Also in this article:
As libraries’ cloud-computing options multiply, LJ looks at the pros and cons of jumping in
By Edward M. Corrado & Heather Lea Moulaison
Cloud computing can be defined in a number of ways, making it confusing for librarians to understand what is available and what it delivers. Although computer scientists and technologists may have a strict definition of cloud computing involving “on-demand network access to a shared pool of configurable computing resources” (see the NIST Definition of Cloud Computing), for non-IT librarians it’s enough to think about cloud computing as library data and services hosted beyond the library’s walls and accessible via the web. More and more electronic resources and software used in libraries are hosted in the cloud.
Why the cloud?
There are many uses for cloud-based systems in libraries, from discovery layers to citation management to mobile apps (see “What’s in the Cloud?” p. 51), and the future holds even further possibilities. Cloud-based offerings such as the HathiTrust digital repository, discovery layers, and library management systems implemented on top of large, shared, community bibliographic databases have the potential to revolutionize library systems. In a September 2011 Computers in Libraries article (ow.ly/8OAhW), Vanderbilt University director for innovative technology and research Marshall Breeding predicted the upcoming demise of the integrated library system (ILS) and its replacement with a “library services platform” that will be cloud-based and, supposedly, egalitarian. Any size library will be able to implement such cloud solutions, if they can afford them. From a technological and access standpoint, a large portion of what a library does could be done in the cloud, freeing librarians’ time for other pursuits. For some libraries this may be a boon, but one size may not fit all. Some libraries will want to make sure they can mitigate any potential downside of the cloud by simultaneously hosting everything locally. Outsourcing mundane operations to the cloud, however, could allow librarians to provide more access to local and unique content.
Cloud pros and cons
One of the advantages of cloud computing is greater efficiency. Because servers are typically shared in the cloud environment, they can run multiple program instances simultaneously, leading to a better use of resources. In a traditional environment, a server may run at only five percent capacity most of the time. Cloud-computing providers, typically concerned about electricity costs, invest in energy-efficient equipment that may help create a greener computing environment.
The cloud is also touted for its flexibility and scalability. While most libraries do not have the same high peaks in usage that, say, an online retailer might have during the holidays, they can take advantage of the same flexibility. For instance, if they are implementing new software in the cloud, they can quickly add computing resources if the services become more popular, instead of ordering and installing new servers. Cloud computing’s flexibility may also be used for testing upgrades or new services. Instead of purchasing servers for testing, a virtual server can be started in the cloud and operated only as long as needed.

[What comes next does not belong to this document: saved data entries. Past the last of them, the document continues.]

==> src/rtl/cache_refill_fsm_if.sv <==
// Merge-side read port of the refill engine: AR request, R data, read ownership.
// The master modport is the refill FSM, the slave modport is the AXI read merge.
interface cache_refill_fsm_if;
    logic        ren_o;
    logic        cache_ena_o;
    logic [31:0] araddr_o;
    logic        arvalid_o;
    logic        arready_i;
    logic [31:0] rdata_i;
    logic        rlast_i;
    logic        rvalid_i;
    logic        rready_o;

    modport master (
        output ren_o,
        output cache_ena_o,
        output araddr_o,
        output arvalid_o,
        input  arready_i,
        input  rdata_i,
        input  rlast_i,
        input  rvalid_i,
        output rready_o
    );

    modport slave (
        input  ren_o,
        input  cache_ena_o,
        input  araddr_o,
        input  arvalid_o,
        output arready_i,
        output rdata_i,
        output rlast_i,
        output rvalid_i,
        input  rready_o
    );
endinterface

==> src/rtl/cache_refill_fsm.sv <==
// Per-cache read-miss engine: one AR request per miss, beats collected into a line buffer.
//
// state  | meaning
// IDLE   | waiting for miss_req_i; request fields latched on acceptance
// AR     | arvalid held until the merge accepts the address
// R      | collecting beats into the line buffer until rvalid with rlast
// DONE   | one-cycle completion pulse toward the cache
module cache_refill_fsm #(
    parameter int BURST_NUM = 7,
    parameter int CNT_W     = 3
) (
    input  logic                          clk,
    input  logic                          resetn,
    input  logic                          miss_req_i,
    input  logic [31:0]                   miss_addr_i,
    input  logic                          cache_ena_i,
    output logic                          refill_busy_o,
    output logic                          refill_done_o,
    output logic [32*(BURST_NUM+1)-1:0]   refill_line_o,
    cache_refill_fsm_if.master            bus
);

    localparam int WORDS = BURST_NUM + 1;
    localparam int OFF_W = $clog2(4 * WORDS);
    localparam logic [31:0]      LINE_MASK = ~((32'd1 << OFF_W) - 32'd1);
    localparam logic [CNT_W-1:0] CNT_MAX   = CNT_W'(WORDS - 1);

    typedef enum logic [1:0] {
        S_IDLE,
        S_AR,
        S_R,
        S_DONE
    } state_e;

    state_e                    state_q, state_d;
    logic [CNT_W-1:0]          cnt_q, cnt_d;
    logic [31:0]               addr_q, addr_d;
    logic                      cena_q, cena_d;
    logic [32*WORDS-1:0]       line_q, line_d;
    logic [CNT_W-1:0]          widx;

    always_ff @(posedge clk) begin
        if (!resetn) begin
            state_q <= S_IDLE;
            cnt_q   <= '0;
            addr_q  <= '0;
            cena_q  <= 1'b0;
            line_q  <= '0;
        end else begin
            state_q <= state_d;
            cnt_q   <= cnt_d;
            addr_q  <= addr_d;
            cena_q  <= cena_d;
            line_q  <= line_d;
        end
    end

    always_comb begin
        state_d = state_q;
        cnt_d   = cnt_q;
        addr_d  = addr_q;
        cena_d  = cena_q;
        line_d  = line_q;
        // Uncached reads always land in word 0 regardless of the counter.
        widx    = cena_q ? cnt_q : '0;
        case (state_q)
            S_IDLE: begin
                if (miss_req_i) begin
                    addr_d  = cache_ena_i ? (miss_addr_i & LINE_MASK) : miss_addr_i;
                    cena_d  = cache_ena_i;
                    cnt_d   = '0;
                    state_d = S_AR;
                end
            end
            S_AR: begin
                if (bus.arready_i) begin
                    state_d = S_R;
                end
            end
            S_R: begin
                if (bus.rvalid_i) begin
                    line_d[int'(widx)*32 +: 32] = bus.rdata_i;
                    // Saturate so an overlong burst keeps overwriting the last word.
                    if (cena_q && (cnt_q != CNT_MAX)) begin
                        cnt_d = cnt_q + CNT_W'(1);
                    end
                    if (bus.rlast_i) begin
                        state_d = S_DONE;
                    end
                end
            end
            S_DONE: begin
                state_d = S_IDLE;
            end
            default: begin
                state_d = S_IDLE;
            end
        endcase
    end

    assign refill_busy_o   = (state_q != S_IDLE);
    assign refill_done_o   = (state_q == S_DONE);
    assign refill_line_o   = line_q;
    assign bus.ren_o       = (state_q == S_AR) || (state_q == S_R);
    assign bus.arvalid_o   = (state_q == S_AR);
    assign bus.rready_o    = (state_q == S_R);
    assign bus.araddr_o    = addr_q;
    assign bus.cache_ena_o = cena_q;

endmodule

Cloud computing also allows for new uses of data that may not have been possible before. An article recommender based on data from one library might not be very valuable, but Ex Libris’s bX combines usage data from millions of researchers to create a scholarly recommender service. Ex Libris soon plans to offer Hot Articles, a free service employing bX data that shows what articles are trending in a particular subject.
Hosted cloud solutions offer a way to deal with the lack of technical expertise or a small systems staff. The vendor can take care of hardware, operating system upgrades, and software upgrades, for example, and do this at scale with shared hardware. As a result, in many cases cloud computing may be less expensive than traditional computing methods.

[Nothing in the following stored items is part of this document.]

**config.mk**
```make
export PLATFORM = sky130hd
export DESIGN_NAME = reg_access_arbiter
export DESIGN_NICKNAME = d
export VERILOG_FILES = /design/src/rtl/reg_arb_pkg.sv /design/src/rtl/reg_store.sv /design/src/rtl/reg_access_arbiter.sv
export SDC_FILE = /design/constraint.sdc
export NUM_CORES = 1
export LEC_CHECK = 0
export BUFFER_PORTS_ARGS = -buffer_cell sky130_fd_sc_hd__buf_4
export CORE_ASPECT_RATIO = 0.5
export CORE_UTILIZATION = 45
export DETAILED_ROUTE_END_ITERATION = 8
export GPL_TIMING_DRIVEN = 0
export HOLD_SLACK_MARGIN = 0.1
export PLACE_DENSITY = 0.68
export SYNTH_ARGS = -nofsm -noshare
export SYNTH_HDL_FRONTEND = slang
export SYNTH_HIERARCHICAL = 1
export SYNTH_SLANG_ARGS = --single-unit
```
**constraint.sdc**
```tcl
create_clock -name clk -period 5 [get_ports clk]
set_input_delay 1 -clock clk [delete_from_list [all_inputs] [get_ports clk]]
set_output_delay 1 -clock clk [all_outputs]
set_load 0.05 [all_outputs]
```
**src/rtl/reg_arb_pkg.sv**
```systemverilog
// Shared definitions for the two-port register access arbiter:
// default sizes, port identifiers and the grant-state encoding.
package reg_arb_pkg;

    localparam int DATA_W_DEF = 16;
    localparam int DEPTH_DEF  = 4;

    localparam logic PORT0 = 1'b0;
    localparam logic PORT1 = 1'b1;

    // Grant decision for the current cycle; prio carries the history between cycles.
    typedef enum logic [1:0] {
        IDLE = 2'd0,
        G0   = 2'd1,
        G1   = 2'd2
    } grant_state_t;

endpackage

```
**src/rtl/reg_store.sv**
```systemverilog
// DEPTH x DATA_W register file: one synchronous write port, one combinational
// read port, cleared by synchronous reset. Out-of-range writes are dropped, reads return 0.
module reg_store
    import reg_arb_pkg::*;
#(
    parameter int DATA_W = DATA_W_DEF,
    parameter int DEPTH  = DEPTH_DEF,
    parameter int ADDR_W = $clog2(DEPTH)
) (
    input  logic              clk,
    input  logic              rst,
    input  logic              we,
    input  logic [ADDR_W-1:0] waddr,
    input  logic [DATA_W-1:0] wdata,
    input  logic [ADDR_W-1:0] raddr,
    output logic [DATA_W-1:0] rdata
);

    logic [DATA_W-1:0] mem [DEPTH];
    logic              waddr_ok;
    logic              raddr_ok;

    // Range checks only exist when the address space has holes above DEPTH-1.
    generate
        if (DEPTH == (1 << ADDR_W)) begin : g_full_range
            assign waddr_ok = 1'b1;
            assign raddr_ok = 1'b1;
        end else begin : g_partial_range
            assign waddr_ok = (32'(waddr) < 32'(DEPTH));
            assign raddr_ok = (32'(raddr) < 32'(DEPTH));
        end
    endgenerate

    always_ff @(posedge clk) begin
        if (rst) begin
            for (int i = 0; i < DEPTH; i++) begin
                mem[i] <= '0;
            end
        end else if (we && waddr_ok) begin
            mem[waddr] <= wdata;
        end
    end

    assign rdata = raddr_ok ? mem[raddr] : '0;

endmodule

```
**src/rtl/reg_access_arbiter.sv**
```systemverilog
// Two-port round-robin arbiter in front of a shared register store; one
// transaction per cycle, reads answered on a registered per-port response channel.
module reg_access_arbiter
    import reg_arb_pkg::*;
#(
    parameter int DATA_W = DATA_W_DEF,
    parameter int DEPTH  = DEPTH_DEF,
    parameter int ADDR_W = $clog2(DEPTH)
) (
    input  logic              clk,
    input  logic              rst,

    input  logic              req0_valid,
    output logic              req0_ready,
    input  logic              req0_we,
    input  logic [ADDR_W-1:0] req0_addr,
    input  logic [DATA_W-1:0] req0_wdata,

    input  logic              req1_valid,
    output logic              req1_ready,
    input  logic              req1_we,
    input  logic [ADDR_W-1:0] req1_addr,
    input  logic [DATA_W-1:0] req1_wdata,

    output logic              rsp0_valid,
    output logic [DATA_W-1:0] rsp0_rdata,
    output logic              rsp1_valid,
    output logic [DATA_W-1:0] rsp1_rdata,

    output logic              prio,
    output grant_state_t      dbg_state
);

    // Handshake: a request is taken at the rising edge where valid && ready.
    // ready is combinational from both valids and prio, never from the other
    // request fields; the requester holds valid/we/addr/wdata until taken.
    // Responses are fire-and-forget: rspN_valid is a one-cycle pulse, no ready.

    grant_state_t      state;
    logic              prio_next;

    logic              acc_we;
    logic [ADDR_W-1:0] acc_addr;
    logic [DATA_W-1:0] acc_wdata;
    logic              store_we;
    logic [DATA_W-1:0] store_rdata;
    logic              rd0_accept;
    logic              rd1_accept;

    always_ff @(posedge clk) begin
        if (rst) begin
            prio <= PORT0;
        end else begin
            prio <= prio_next;
        end
    end

    always_comb begin
        state     = IDLE;
        prio_next = prio;
        if (!rst) begin
            if (req0_valid && req1_valid) begin
                state = (prio == PORT0) ? G0 : G1;
            end else if (req0_valid) begin
                state = G0;
            end else if (req1_valid) begin
                state = G1;
            end
        end
        // The loser of this cycle becomes the preferred port for the next.
        case (state)
            G0:      prio_next = PORT1;
            G1:      prio_next = PORT0;
            default: prio_next = prio;
        endcase
    end

    assign req0_ready = (state == G0);
    assign req1_ready = (state == G1);
    assign dbg_state  = state;

    always_comb begin
        acc_we    = req0_we;
        acc_addr  = req0_addr;
        acc_wdata = req0_wdata;
        if (state == G1) begin
            acc_we    = req1_we;
            acc_addr  = req1_addr;
            acc_wdata = req1_wdata;
        end
    end

    assign store_we   = (state != IDLE) && acc_we;
    assign rd0_accept = (state == G0) && !req0_we;
    assign rd1_accept = (state == G1) && !req1_we;

    reg_store #(
        .DATA_W (DATA_W),
        .DEPTH  (DEPTH),
        .ADDR_W (ADDR_W)
    ) u_store (
        .clk   (clk),
        .rst   (rst),
        .we    (store_we),
        .waddr (acc_addr),
        .wdata (acc_wdata),
        .raddr (acc_addr),
        .rdata (store_rdata)
    );

    // Reset drops any response that would otherwise appear in the next cycle.
    always_ff @(posedge clk) begin
        if (rst) begin
            rsp0_valid <= 1'b0;
            rsp0_rdata <= '0;
            rsp1_valid <= 1'b0;
            rsp1_rdata <= '0;
        end else begin
            rsp0_valid <= rd0_accept;
            rsp1_valid <= rd1_accept;
            if (rd0_accept) begin
                rsp0_rdata <= store_rdata;
            end
            if (rd1_accept) begin
                rsp1_rdata <= store_rdata;
            end
        end
    end

endmodule

```
==> results of run 1 <==
through the flow:
| stage | worst slack, ns | total power, mW |
|---|---|---|
| floorplan | 0.644 | 1.08 |
| global placement | 0.353 | 1.16 |
| detailed placement | 0.994 | 1.17 |
| CTS | 1.34 | 1.86 |
| global route | 1.16 | 1.91 |
| finish | 1.35 | 1.84 |
layout by cell type, fill, tap and decap left out, types with 3 or more instances in the layout:
cell type,instances
inv_4,3
and2_1,52
clkbuf_2,3
dfxtp_1,35
mux4_2,16
mux2_2,18
and2_2,12
ha_1,3
clkbuf_1,4
clkbuf_16,10
buf_4,82
nand2b_1,50
mux2i_1,33
edfxtp_1,64
nor2_1,5
buf_6,9
worst min-delay path, delay by kind of cell, from the launching register on:
kind | cells | cell delay, ns
AND/OR/NAND/NOR | 1 | 0.06
multiplexers | 1 | 0.06
flip-flops | 1 | 0.31
routing by layer:
layer  track usage  vias to the layer above  wire length, um  part of all wire
met3        0.0632                        8              648             0.065
met2         0.327                       90             4600              0.46
met5             0                        -                0                 0
li1              -                     1340                -                 -
met1         0.255                     1354             4610              0.46
met4        0.0544                        0               92            0.0092
state kept, by name, summed over array words and instances, names as in the netlist:
name / count
prio: 1
rsp1_rdata: 16
rsp0_rdata: 16
rsp1_valid: 1
rsp0_valid: 1
u_store/mem: 64
cell families after synthesis:
kind of cell,Yosys count
simple gates,132
flops,99
mux,67
buf+inv,22
compound gates,5
fa+ha+maj,3
report_power, final:
part           switching [mW]  leakage (nW)  internal [mW]
combinational           0.128          1.26          0.107
clock                   0.300         0.157          0.393
sequential             0.0108         0.952          0.904
layout make-up:
class	count	share of cell area
multi-input cells	207	0.324
inverters	1	0.000652
repair buffers	81	0.107
well taps	135	0.0294
plain buffers	21	0.0307
clock buffers	10	0.0435
flip-flops and latches	99	0.456
clock inverters	6	0.00870
how the worst min path moves through the flow:
stage                     endpoint
floorplan           rsp1_rdata[10]
global placement    rsp1_rdata[11]
detailed placement  rsp1_rdata[13]
CTS                 rsp1_rdata[13]
global route        rsp1_rdata[13]
finish              rsp1_rdata[13]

For nonlibrary-specific programs such as email, cloud-based solutions like Google’s gmail may be available for low or no cost. (Los Angeles Public Library is the largest system currently using gmail as its in-house email service.) That said, cloud computing is not always cheaper when all factors are considered, so libraries should be careful to evaluate all of the costs involved, such as network bandwidth, transition costs, and backup storage costs, when considering a migration to the cloud.
Library vendors that provide cloud-based solutions strive to maintain low downtime. At the 2011 European Library Automation Group (ELAG) conference, representatives from OCLC and Ex Libris stated that they try to have at least 99.5 percent uptime. This may be better than local computing staff would be able to provide. Conversely, after a migration to the cloud, local staff may lose control over when planned downtime occurs and be restricted in what they can do when unplanned downtime takes place. Access to high-speed broadband is becoming more common, but if a library does not have a reliable high-speed Internet connection, it might be a detriment to some cloud computing services.
Many librarians moving data to the cloud are concerned about security and privacy. This is a real issue, and librarians need to do their due diligence before moving data—especially patron data—to the cloud, but most cloud computing providers go to great lengths to ensure security. Iowa State University researcher Qing Hu told the Iowa State News Service (ow.ly/8OzDF) in July 2009 “that internal computer fraud is a more significant issue than external hacking.” Libraries in the United States may also have data that falls under Health Insurance Portability and Accountability Act (HIPAA) or Family Rights and Accountability Act (FERPA) privacy regulations, and other countries have similar laws.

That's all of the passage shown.